■ **Records for processing**
<file path="src/rtl/uart_rx_pkg.sv">
`default_nettype none
// +----------------------------------------------------------------------+
// | Module  : uart_rx_pkg                                                |
// | Brief   : Shared types and constants for the UART receiver slice.    |
// | Revision: 1.0                                                        |
// +----------------------------------------------------------------------+
package uart_rx_pkg;

    localparam int c_FRAME_BITS          = 8;
    localparam int c_CLKS_PER_BIT_DEFAULT = 10;
    localparam int c_TIMER_W             = 4;
    localparam int c_CNT_W               = $clog2(c_FRAME_BITS);

    typedef enum logic [1:0] {
        IDLE  = 2'd0,
        START = 2'd1,
        DATA  = 2'd2,
        STOP  = 2'd3
    } rx_state_t;

endpackage
`default_nettype wire

</file>
<file path="src/rtl/flex_stp_sr.sv">
`default_nettype none
// +----------------------------------------------------------------------+
// | Module  : flex_stp_sr                                                |
// | Brief   : Parameterised serial-to-parallel shift register.           |
// | Revision: 1.0                                                        |
// +----------------------------------------------------------------------+
module flex_stp_sr #(
    parameter int NUM_BITS  = 8,
    parameter bit SHIFT_MSB = 1'b0
) (
    input  logic                clk,
    input  logic                n_rst,
    input  logic                shift_enable,
    input  logic                serial_in,
    output logic [NUM_BITS-1:0] parallel_out
);

    logic [NUM_BITS-1:0] r_data;
    logic [NUM_BITS-1:0] w_next;

    // SHIFT_MSB = 0 enters new bits at the top, so the first bit ends up in bit 0.
    generate
        if (SHIFT_MSB) begin : g_shift_msb
            assign w_next = {r_data[NUM_BITS-2:0], serial_in};
        end else begin : g_shift_lsb
            assign w_next = {serial_in, r_data[NUM_BITS-1:1]};
        end
    endgenerate

    always_ff @(posedge clk or negedge n_rst) begin
        if (!n_rst) begin
            r_data <= '1;
        end else if (shift_enable) begin
            r_data <= w_next;
        end
    end

    assign parallel_out = r_data;

endmodule
`default_nettype wire

</file>
<file path="src/rtl/uart_rx_block.sv">
`default_nettype none
// +----------------------------------------------------------------------+
// | Module  : uart_rx_block                                              |
// | Brief   : 8N1 UART receiver with data-ready, overrun, framing flags. |
// | Revision: 1.0                                                        |
// +----------------------------------------------------------------------+
module uart_rx_block
    import uart_rx_pkg::*;
#(
    parameter int CLKS_PER_BIT = c_CLKS_PER_BIT_DEFAULT
) (
    input  logic                    clk,
    input  logic                    n_rst,
    input  logic                    serial_in,
    input  logic                    data_read,
    output logic [c_FRAME_BITS-1:0] rx_data,
    output logic                    data_ready,
    output logic                    overrun_error,
    output logic                    framing_error
);

    localparam logic [c_TIMER_W-1:0] c_HALF_LOAD = c_TIMER_W'(CLKS_PER_BIT / 2 - 1);
    localparam logic [c_TIMER_W-1:0] c_BIT_LOAD  = c_TIMER_W'(CLKS_PER_BIT - 1);
    localparam logic [c_CNT_W-1:0]   c_LAST_BIT  = c_CNT_W'(c_FRAME_BITS - 1);

    logic                    r_sync1;
    logic                    r_sync2;
    logic                    r_sin_d;
    rx_state_t               r_state;
    rx_state_t               w_state_next;
    logic [c_TIMER_W-1:0]    r_timer;
    logic [c_TIMER_W-1:0]    w_timer_next;
    logic [c_CNT_W-1:0]      r_bit_cnt;
    logic [c_CNT_W-1:0]      w_bit_cnt_next;
    logic                    w_tick;
    logic                    w_start_edge;
    logic                    w_shift;
    logic                    w_load;
    logic                    w_set_fe;
    logic                    w_clr_fe;
    logic [c_FRAME_BITS-1:0] w_shift_byte;

    assign w_tick       = (r_timer == '0);
    assign w_start_edge = r_sin_d & ~r_sync2;

    always_ff @(posedge clk or negedge n_rst) begin
        if (!n_rst) begin
            r_sync1   <= 1'b1;
            r_sync2   <= 1'b1;
            r_sin_d   <= 1'b1;
            r_state   <= IDLE;
            r_timer   <= '0;
            r_bit_cnt <= '0;
        end else begin
            r_sync1   <= serial_in;
            r_sync2   <= r_sync1;
            r_sin_d   <= r_sync2;
            r_state   <= w_state_next;
            r_timer   <= w_timer_next;
            r_bit_cnt <= w_bit_cnt_next;
        end
    end

    // Timer is loaded for the half-bit to mid-start, then a full bit per sample.
    always_comb begin
        w_state_next   = r_state;
        w_timer_next   = r_timer;
        w_bit_cnt_next = r_bit_cnt;
        w_shift        = 1'b0;
        w_load         = 1'b0;
        w_set_fe       = 1'b0;
        w_clr_fe       = 1'b0;
        case (r_state)
            IDLE: begin
                if (w_start_edge) begin
                    w_state_next   = START;
                    w_timer_next   = c_HALF_LOAD;
                    w_bit_cnt_next = '0;
                    w_clr_fe       = 1'b1;
                end
            end
            START: begin
                if (!w_tick) begin
                    w_timer_next = r_timer - 1'b1;
                end else if (r_sync2) begin
                    w_state_next = IDLE;
                end else begin
                    w_state_next = DATA;
                    w_timer_next = c_BIT_LOAD;
                end
            end
            DATA: begin
                if (!w_tick) begin
                    w_timer_next = r_timer - 1'b1;
                end else begin
                    w_shift      = 1'b1;
                    w_timer_next = c_BIT_LOAD;
                    if (r_bit_cnt == c_LAST_BIT) begin
                        w_state_next   = STOP;
                        w_bit_cnt_next = '0;
                    end else begin
                        w_bit_cnt_next = r_bit_cnt + 1'b1;
                    end
                end
            end
            STOP: begin
                if (!w_tick) begin
                    w_timer_next = r_timer - 1'b1;
                end else begin
                    w_state_next = IDLE;
                    w_timer_next = '0;
                    w_load       = r_sync2;
                    w_set_fe     = ~r_sync2;
                end
            end
            default: begin
                w_state_next = IDLE;
                w_timer_next = '0;
            end
        endcase
    end

    flex_stp_sr #(
        .NUM_BITS  (c_FRAME_BITS),
        .SHIFT_MSB (1'b0)
    ) u_shift (
        .clk          (clk),
        .n_rst        (n_rst),
        .shift_enable (w_shift),
        .serial_in    (r_sync2),
        .parallel_out (w_shift_byte)
    );

    // A load wins over a simultaneous acknowledge; the acknowledge suppresses overrun.
    always_ff @(posedge clk or negedge n_rst) begin
        if (!n_rst) begin
            rx_data       <= 8'hFF;
            data_ready    <= 1'b0;
            overrun_error <= 1'b0;
            framing_error <= 1'b0;
        end else begin
            if (w_load) begin
                rx_data       <= w_shift_byte;
                data_ready    <= 1'b1;
                overrun_error <= data_ready & ~data_read;
            end else if (data_read && data_ready) begin
                data_ready    <= 1'b0;
                overrun_error <= 1'b0;
            end
            if (w_clr_fe) begin
                framing_error <= 1'b0;
            end else if (w_set_fe) begin
                framing_error <= 1'b1;
            end
        end
    end

endmodule
`default_nettype wire

</file>
### config.mk
export PLATFORM = sky130hd
export DESIGN_NAME = mb_fetcher
export DESIGN_NICKNAME = d
export VERILOG_FILES = /design/src/rtl/mb_fetcher.sv
export SDC_FILE = /design/constraint.sdc
export NUM_CORES = 1
export LEC_CHECK = 0
export ABC_AREA = 1
export BUFFER_PORTS_ARGS = -buffer_cell sky130_fd_sc_hd__buf_2
export CAP_MARGIN = 20
export CORE_ASPECT_RATIO = 0.9
export CORE_MARGIN = 2
export CORE_UTILIZATION = 45
export DETAILED_ROUTE_END_ITERATION = 6
export PLACE_DENSITY = 0.69
export REMOVE_ABC_BUFFERS = 1
export SLEW_MARGIN = 25
export SYNTH_ARGS = -nofsm -noshare
export SYNTH_HDL_FRONTEND = slang
export SYNTH_SLANG_ARGS = --single-unit
export TNS_END_PERCENT = 20
### constraint.sdc
create_clock -name clk -period 2.7 [get_ports clk]
set_input_delay 0.54 -clock clk [delete_from_list [all_inputs] [get_ports clk]]
set_output_delay 0.54 -clock clk [all_outputs]
set_load 0.01 [all_outputs]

■ **What is required**
The lines of the data, from the first through the one containing "localparam int c_TIMER_W", are to be transcribed exactly.

■ **Task solution**
<file path="src/rtl/uart_rx_pkg.sv">
`default_nettype none
// +----------------------------------------------------------------------+
// | Module  : uart_rx_pkg                                                |
// | Brief   : Shared types and constants for the UART receiver slice.    |
// | Revision: 1.0                                                        |
// +----------------------------------------------------------------------+
package uart_rx_pkg;

    localparam int c_FRAME_BITS          = 8;
    localparam int c_CLKS_PER_BIT_DEFAULT = 10;
    localparam int c_TIMER_W             = 4;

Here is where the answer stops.